**The problem:** Give back the entries exactly, ending with the "Data arrival time" line.

Saved data entries:
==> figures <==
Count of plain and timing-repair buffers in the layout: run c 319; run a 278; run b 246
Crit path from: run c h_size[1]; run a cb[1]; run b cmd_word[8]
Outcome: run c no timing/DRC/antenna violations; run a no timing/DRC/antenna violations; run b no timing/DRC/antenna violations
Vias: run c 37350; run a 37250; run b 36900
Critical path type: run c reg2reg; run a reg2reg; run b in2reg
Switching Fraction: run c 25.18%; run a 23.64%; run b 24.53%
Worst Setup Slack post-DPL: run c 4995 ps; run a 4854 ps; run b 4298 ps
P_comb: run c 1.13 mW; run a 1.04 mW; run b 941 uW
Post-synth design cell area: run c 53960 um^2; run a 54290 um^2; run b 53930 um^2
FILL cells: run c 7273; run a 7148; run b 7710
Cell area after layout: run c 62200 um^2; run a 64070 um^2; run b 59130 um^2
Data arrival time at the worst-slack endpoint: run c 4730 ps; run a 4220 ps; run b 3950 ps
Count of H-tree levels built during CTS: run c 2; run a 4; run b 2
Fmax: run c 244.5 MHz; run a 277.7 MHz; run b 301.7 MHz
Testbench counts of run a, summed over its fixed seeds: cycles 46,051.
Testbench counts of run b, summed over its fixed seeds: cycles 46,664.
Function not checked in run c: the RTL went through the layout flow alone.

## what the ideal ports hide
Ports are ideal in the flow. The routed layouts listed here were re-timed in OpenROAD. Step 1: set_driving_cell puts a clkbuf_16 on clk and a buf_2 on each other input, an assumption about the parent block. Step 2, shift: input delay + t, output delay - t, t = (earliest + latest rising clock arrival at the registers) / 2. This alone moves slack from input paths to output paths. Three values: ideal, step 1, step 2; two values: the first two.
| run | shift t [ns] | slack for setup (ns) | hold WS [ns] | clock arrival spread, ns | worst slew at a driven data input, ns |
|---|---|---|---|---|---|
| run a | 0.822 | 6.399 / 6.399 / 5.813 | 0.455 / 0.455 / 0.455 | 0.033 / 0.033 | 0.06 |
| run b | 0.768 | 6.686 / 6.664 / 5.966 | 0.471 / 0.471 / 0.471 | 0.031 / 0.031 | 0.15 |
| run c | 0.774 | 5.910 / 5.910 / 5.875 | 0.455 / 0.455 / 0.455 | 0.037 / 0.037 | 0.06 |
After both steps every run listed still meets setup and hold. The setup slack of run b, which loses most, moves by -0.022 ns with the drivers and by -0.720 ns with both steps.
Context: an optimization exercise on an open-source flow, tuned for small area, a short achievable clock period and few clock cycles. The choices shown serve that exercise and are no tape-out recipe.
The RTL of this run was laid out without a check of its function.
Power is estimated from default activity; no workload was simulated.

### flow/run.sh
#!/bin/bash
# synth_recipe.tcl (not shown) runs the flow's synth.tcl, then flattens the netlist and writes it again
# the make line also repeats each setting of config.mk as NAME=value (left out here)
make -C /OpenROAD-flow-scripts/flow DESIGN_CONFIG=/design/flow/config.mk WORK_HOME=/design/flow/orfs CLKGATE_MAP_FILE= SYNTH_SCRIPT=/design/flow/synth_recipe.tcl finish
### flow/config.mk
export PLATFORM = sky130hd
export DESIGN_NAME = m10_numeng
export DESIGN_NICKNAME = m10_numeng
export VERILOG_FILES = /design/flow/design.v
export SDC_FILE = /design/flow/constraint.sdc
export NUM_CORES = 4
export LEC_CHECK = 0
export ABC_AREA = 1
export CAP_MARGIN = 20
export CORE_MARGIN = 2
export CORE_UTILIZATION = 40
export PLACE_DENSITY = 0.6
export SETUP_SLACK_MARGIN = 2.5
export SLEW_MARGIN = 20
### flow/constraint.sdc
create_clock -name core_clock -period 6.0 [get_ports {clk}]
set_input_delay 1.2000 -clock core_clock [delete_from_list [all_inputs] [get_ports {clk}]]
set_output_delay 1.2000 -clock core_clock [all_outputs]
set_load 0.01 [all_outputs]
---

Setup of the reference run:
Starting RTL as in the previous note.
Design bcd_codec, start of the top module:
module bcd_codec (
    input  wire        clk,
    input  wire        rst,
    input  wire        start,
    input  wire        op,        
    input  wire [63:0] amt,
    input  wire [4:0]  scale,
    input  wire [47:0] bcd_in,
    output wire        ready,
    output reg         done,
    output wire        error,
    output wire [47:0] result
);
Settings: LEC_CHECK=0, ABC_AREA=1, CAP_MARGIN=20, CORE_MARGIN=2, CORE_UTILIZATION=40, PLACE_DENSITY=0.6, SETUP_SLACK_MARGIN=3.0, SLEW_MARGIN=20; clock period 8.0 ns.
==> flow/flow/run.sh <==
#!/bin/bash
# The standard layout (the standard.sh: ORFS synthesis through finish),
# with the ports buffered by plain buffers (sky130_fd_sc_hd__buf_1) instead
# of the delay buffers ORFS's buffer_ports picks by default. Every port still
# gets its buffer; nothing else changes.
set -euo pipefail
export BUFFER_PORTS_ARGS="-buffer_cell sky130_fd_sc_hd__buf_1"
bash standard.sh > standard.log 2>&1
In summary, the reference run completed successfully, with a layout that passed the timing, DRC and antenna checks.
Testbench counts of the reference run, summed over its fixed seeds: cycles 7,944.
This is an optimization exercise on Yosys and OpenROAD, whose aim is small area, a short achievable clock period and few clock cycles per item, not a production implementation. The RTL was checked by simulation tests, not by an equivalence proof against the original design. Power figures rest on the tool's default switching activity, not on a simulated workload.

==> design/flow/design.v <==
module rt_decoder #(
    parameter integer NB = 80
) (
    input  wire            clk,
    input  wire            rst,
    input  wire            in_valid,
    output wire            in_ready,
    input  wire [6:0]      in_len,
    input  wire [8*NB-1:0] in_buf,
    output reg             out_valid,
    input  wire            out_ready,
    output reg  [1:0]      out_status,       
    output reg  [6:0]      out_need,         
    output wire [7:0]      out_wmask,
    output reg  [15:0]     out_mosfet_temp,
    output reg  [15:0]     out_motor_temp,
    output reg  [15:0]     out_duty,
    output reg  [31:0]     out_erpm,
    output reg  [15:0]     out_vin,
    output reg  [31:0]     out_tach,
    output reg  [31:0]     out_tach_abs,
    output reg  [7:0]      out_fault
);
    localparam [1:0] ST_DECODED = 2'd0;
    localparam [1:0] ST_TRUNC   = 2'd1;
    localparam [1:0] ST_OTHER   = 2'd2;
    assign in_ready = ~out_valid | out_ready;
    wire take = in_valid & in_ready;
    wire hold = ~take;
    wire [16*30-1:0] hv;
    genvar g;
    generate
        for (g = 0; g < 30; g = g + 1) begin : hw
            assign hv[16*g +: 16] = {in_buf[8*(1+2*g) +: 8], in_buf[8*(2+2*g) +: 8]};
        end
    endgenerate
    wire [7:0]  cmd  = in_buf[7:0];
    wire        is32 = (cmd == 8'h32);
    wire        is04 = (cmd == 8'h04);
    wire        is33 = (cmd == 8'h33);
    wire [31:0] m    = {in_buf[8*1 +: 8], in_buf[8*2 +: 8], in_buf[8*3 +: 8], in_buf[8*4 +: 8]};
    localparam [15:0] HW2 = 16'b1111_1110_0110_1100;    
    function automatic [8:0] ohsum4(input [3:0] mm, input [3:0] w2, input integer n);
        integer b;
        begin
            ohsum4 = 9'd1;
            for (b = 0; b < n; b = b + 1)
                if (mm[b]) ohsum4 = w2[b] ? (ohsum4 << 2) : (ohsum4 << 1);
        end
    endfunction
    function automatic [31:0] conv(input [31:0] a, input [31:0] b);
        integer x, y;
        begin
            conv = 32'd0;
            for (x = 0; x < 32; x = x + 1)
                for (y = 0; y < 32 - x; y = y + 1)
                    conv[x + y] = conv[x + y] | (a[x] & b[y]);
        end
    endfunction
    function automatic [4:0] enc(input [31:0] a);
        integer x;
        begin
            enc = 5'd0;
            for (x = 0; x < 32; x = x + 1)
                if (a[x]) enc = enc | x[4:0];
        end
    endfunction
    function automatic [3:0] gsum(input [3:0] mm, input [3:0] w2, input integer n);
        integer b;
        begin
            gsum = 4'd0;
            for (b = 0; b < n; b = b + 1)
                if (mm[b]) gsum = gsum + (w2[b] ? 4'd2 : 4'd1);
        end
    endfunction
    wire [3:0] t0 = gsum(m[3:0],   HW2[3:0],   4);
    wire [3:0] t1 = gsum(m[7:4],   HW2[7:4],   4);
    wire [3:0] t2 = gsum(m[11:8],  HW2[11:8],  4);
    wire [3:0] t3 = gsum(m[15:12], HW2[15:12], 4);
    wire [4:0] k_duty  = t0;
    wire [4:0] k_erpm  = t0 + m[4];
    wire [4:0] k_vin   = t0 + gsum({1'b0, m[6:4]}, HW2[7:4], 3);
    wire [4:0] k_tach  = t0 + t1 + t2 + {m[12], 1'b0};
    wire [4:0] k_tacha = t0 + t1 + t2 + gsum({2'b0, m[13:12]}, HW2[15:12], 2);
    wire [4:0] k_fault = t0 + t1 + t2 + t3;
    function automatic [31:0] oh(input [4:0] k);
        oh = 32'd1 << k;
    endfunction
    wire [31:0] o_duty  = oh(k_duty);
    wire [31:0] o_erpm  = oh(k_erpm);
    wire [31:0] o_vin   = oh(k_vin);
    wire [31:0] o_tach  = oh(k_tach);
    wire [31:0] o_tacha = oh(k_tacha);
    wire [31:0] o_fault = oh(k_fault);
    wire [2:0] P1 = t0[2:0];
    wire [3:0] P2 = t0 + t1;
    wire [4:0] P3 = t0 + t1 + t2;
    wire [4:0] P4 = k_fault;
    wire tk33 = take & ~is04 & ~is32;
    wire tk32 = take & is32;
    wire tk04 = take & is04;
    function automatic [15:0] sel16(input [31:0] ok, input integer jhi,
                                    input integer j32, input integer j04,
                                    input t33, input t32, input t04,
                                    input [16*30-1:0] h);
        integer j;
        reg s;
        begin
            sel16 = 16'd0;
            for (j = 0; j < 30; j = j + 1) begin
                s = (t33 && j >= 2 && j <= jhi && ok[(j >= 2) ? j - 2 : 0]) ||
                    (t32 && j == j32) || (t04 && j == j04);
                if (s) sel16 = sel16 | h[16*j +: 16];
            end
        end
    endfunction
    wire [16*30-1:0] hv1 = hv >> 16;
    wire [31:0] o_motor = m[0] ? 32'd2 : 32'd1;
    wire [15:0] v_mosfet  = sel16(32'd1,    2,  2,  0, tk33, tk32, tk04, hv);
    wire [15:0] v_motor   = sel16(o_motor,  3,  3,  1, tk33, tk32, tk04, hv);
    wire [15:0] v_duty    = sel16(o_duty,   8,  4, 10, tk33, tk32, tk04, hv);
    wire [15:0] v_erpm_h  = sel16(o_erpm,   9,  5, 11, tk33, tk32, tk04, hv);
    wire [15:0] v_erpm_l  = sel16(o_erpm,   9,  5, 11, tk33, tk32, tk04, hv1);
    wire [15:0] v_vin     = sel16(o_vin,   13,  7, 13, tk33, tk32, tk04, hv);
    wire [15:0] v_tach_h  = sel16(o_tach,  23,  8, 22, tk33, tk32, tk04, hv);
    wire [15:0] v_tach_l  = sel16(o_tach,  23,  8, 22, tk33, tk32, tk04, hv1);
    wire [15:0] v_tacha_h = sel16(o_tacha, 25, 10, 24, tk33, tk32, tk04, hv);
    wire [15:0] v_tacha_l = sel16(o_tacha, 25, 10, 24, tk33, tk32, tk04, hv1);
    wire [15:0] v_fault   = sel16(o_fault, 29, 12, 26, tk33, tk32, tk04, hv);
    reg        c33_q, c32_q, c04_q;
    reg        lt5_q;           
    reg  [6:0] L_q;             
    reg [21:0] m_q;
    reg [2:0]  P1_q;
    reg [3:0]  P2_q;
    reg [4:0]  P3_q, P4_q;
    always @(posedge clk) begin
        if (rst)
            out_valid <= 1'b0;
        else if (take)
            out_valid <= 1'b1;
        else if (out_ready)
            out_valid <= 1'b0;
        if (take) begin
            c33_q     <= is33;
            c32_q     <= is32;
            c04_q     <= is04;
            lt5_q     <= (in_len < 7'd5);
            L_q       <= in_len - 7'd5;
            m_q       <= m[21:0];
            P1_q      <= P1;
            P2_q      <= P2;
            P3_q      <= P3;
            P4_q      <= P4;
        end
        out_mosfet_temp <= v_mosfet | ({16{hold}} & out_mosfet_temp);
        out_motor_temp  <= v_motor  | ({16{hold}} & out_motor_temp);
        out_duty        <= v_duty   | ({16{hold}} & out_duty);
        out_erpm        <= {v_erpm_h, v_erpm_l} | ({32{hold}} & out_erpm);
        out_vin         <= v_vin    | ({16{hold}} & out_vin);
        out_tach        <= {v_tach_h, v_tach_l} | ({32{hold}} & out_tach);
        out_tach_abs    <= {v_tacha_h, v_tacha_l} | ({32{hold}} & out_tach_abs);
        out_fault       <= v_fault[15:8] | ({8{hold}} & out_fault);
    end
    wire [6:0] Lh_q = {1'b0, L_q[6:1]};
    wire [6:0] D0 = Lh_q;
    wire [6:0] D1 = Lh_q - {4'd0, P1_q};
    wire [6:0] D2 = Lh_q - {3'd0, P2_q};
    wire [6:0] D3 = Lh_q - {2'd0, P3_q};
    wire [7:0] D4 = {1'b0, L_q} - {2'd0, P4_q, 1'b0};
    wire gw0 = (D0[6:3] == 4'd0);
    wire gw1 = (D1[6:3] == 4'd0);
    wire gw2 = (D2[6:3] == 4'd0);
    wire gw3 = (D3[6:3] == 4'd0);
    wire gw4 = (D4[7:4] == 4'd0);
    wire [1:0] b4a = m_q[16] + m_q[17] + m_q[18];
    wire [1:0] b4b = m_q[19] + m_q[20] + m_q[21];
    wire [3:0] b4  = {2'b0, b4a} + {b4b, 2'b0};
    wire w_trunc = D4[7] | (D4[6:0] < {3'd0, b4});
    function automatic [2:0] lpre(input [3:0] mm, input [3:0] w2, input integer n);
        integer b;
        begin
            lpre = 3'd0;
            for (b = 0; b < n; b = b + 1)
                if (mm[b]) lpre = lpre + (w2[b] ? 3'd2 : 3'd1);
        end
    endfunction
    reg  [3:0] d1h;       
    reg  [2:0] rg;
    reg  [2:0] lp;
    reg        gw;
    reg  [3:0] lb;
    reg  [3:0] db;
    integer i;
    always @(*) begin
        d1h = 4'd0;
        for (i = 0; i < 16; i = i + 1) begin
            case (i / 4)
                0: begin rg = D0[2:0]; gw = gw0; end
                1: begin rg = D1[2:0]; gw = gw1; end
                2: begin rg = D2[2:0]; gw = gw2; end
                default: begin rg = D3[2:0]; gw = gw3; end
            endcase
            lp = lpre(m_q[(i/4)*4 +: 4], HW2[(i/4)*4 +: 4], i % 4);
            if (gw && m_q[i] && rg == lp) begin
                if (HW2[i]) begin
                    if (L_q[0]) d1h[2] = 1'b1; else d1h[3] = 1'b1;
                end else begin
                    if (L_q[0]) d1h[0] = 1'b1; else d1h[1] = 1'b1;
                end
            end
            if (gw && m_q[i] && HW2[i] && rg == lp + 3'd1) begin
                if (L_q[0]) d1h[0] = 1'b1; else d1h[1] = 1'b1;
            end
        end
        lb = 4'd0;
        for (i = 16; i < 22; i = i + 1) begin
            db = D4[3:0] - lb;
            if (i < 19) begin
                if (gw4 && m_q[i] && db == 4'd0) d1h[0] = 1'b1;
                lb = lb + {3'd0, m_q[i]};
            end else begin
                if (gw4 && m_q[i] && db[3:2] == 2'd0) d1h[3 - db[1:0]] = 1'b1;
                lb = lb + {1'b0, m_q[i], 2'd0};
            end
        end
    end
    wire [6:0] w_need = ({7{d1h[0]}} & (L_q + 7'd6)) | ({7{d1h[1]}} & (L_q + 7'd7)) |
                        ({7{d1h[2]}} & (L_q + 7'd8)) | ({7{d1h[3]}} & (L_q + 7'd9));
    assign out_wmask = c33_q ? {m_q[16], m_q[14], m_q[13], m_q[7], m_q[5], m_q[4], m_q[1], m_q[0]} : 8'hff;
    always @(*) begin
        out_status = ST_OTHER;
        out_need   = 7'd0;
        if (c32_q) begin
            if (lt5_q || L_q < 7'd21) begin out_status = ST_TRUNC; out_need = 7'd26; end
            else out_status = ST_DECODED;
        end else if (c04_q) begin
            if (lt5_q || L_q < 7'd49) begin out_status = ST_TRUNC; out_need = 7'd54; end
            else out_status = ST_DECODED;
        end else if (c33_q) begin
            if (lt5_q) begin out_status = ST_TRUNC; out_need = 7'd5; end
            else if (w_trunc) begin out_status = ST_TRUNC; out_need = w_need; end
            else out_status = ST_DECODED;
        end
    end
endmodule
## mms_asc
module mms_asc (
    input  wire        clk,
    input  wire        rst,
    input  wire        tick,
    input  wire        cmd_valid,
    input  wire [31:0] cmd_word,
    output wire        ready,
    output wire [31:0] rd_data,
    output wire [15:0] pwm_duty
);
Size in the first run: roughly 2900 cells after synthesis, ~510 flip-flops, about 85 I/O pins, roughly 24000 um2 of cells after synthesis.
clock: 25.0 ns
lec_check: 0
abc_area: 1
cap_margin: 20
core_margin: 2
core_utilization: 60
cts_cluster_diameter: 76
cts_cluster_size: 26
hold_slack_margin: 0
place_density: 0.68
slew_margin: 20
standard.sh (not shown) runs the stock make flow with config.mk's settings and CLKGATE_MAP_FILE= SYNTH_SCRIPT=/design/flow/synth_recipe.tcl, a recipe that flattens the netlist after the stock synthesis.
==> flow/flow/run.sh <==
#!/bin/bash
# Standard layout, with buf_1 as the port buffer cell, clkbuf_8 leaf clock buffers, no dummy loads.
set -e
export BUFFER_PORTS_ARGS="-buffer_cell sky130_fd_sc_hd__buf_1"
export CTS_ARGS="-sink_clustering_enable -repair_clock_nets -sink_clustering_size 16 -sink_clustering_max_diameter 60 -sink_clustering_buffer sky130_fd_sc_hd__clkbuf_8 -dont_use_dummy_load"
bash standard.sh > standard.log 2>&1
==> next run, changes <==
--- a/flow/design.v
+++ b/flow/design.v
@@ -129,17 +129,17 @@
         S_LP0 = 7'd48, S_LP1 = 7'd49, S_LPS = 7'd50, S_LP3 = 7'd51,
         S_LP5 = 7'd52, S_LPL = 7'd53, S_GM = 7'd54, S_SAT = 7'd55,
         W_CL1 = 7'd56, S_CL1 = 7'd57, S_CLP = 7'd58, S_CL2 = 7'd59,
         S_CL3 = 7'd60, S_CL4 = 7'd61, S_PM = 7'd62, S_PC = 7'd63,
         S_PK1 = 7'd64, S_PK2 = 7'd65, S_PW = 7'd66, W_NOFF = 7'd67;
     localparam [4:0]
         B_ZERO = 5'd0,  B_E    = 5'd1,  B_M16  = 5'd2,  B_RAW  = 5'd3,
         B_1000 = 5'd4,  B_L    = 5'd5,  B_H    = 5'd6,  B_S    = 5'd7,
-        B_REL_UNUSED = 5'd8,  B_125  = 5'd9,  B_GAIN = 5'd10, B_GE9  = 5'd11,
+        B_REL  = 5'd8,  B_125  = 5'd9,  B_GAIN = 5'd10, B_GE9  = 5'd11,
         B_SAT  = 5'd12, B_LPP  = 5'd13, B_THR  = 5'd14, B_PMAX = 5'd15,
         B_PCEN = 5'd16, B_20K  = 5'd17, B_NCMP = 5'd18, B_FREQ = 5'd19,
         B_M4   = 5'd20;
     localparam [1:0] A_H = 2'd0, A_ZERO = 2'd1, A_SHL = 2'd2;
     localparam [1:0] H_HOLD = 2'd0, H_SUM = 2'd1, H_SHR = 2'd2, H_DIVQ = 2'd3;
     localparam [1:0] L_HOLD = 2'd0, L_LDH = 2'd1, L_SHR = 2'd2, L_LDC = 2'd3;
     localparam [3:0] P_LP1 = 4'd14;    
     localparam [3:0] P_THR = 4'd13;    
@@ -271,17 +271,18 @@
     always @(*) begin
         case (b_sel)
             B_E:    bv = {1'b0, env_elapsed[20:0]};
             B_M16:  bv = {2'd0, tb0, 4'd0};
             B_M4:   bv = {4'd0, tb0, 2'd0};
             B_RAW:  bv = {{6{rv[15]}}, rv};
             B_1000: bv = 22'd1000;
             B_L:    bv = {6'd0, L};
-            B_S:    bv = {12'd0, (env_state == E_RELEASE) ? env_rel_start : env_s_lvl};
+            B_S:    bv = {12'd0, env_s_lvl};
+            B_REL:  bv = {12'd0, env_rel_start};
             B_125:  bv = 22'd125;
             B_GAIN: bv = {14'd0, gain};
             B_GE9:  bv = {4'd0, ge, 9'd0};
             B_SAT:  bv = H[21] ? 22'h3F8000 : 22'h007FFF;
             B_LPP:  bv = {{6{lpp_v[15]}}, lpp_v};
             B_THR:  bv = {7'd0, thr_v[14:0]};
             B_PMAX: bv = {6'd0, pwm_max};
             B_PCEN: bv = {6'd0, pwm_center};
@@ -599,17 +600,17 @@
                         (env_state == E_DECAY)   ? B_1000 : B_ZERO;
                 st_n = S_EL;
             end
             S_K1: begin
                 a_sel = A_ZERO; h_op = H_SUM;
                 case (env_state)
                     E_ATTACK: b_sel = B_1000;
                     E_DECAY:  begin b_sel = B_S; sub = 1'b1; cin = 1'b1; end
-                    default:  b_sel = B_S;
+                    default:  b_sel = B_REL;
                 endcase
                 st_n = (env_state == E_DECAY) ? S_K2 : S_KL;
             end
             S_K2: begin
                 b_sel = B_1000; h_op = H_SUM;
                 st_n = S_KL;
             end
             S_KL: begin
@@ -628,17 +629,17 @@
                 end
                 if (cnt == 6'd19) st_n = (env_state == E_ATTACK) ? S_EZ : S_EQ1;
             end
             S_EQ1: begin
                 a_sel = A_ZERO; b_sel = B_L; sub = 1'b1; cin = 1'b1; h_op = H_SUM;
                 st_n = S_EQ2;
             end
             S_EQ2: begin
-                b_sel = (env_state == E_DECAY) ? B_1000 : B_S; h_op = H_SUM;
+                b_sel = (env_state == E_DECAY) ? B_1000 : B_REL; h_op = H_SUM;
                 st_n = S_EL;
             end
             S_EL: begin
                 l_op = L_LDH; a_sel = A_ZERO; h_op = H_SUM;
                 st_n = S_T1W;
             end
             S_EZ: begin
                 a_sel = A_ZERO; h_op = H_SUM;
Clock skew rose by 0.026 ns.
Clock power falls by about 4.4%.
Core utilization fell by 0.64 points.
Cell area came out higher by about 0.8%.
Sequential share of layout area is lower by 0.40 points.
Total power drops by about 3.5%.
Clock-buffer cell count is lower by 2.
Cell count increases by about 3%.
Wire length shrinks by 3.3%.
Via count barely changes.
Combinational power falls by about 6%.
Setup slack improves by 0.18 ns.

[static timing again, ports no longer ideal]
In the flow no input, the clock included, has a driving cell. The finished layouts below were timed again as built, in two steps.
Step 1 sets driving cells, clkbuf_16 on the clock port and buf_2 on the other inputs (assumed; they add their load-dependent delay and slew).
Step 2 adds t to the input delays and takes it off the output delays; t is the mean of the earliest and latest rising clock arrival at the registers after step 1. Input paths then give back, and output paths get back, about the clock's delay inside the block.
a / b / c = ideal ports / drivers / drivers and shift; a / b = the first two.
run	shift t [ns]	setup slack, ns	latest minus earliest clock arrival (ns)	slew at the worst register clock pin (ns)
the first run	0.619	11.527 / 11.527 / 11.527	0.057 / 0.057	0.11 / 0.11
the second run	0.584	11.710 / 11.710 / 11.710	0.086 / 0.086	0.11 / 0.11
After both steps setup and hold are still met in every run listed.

**Your response:**
==> figures <==
Count of plain and timing-repair buffers in the layout: run c 319; run a 278; run b 246
Crit path from: run c h_size[1]; run a cb[1]; run b cmd_word[8]
Outcome: run c no timing/DRC/antenna violations; run a no timing/DRC/antenna violations; run b no timing/DRC/antenna violations
Vias: run c 37350; run a 37250; run b 36900
Critical path type: run c reg2reg; run a reg2reg; run b in2reg
Switching Fraction: run c 25.18%; run a 23.64%; run b 24.53%
Worst Setup Slack post-DPL: run c 4995 ps; run a 4854 ps; run b 4298 ps
P_comb: run c 1.13 mW; run a 1.04 mW; run b 941 uW
Post-synth design cell area: run c 53960 um^2; run a 54290 um^2; run b 53930 um^2
FILL cells: run c 7273; run a 7148; run b 7710
Cell area after layout: run c 62200 um^2; run a 64070 um^2; run b 59130 um^2
Data arrival time at the worst-slack endpoint: run c 4730 ps; run a 4220 ps; run b 3950 ps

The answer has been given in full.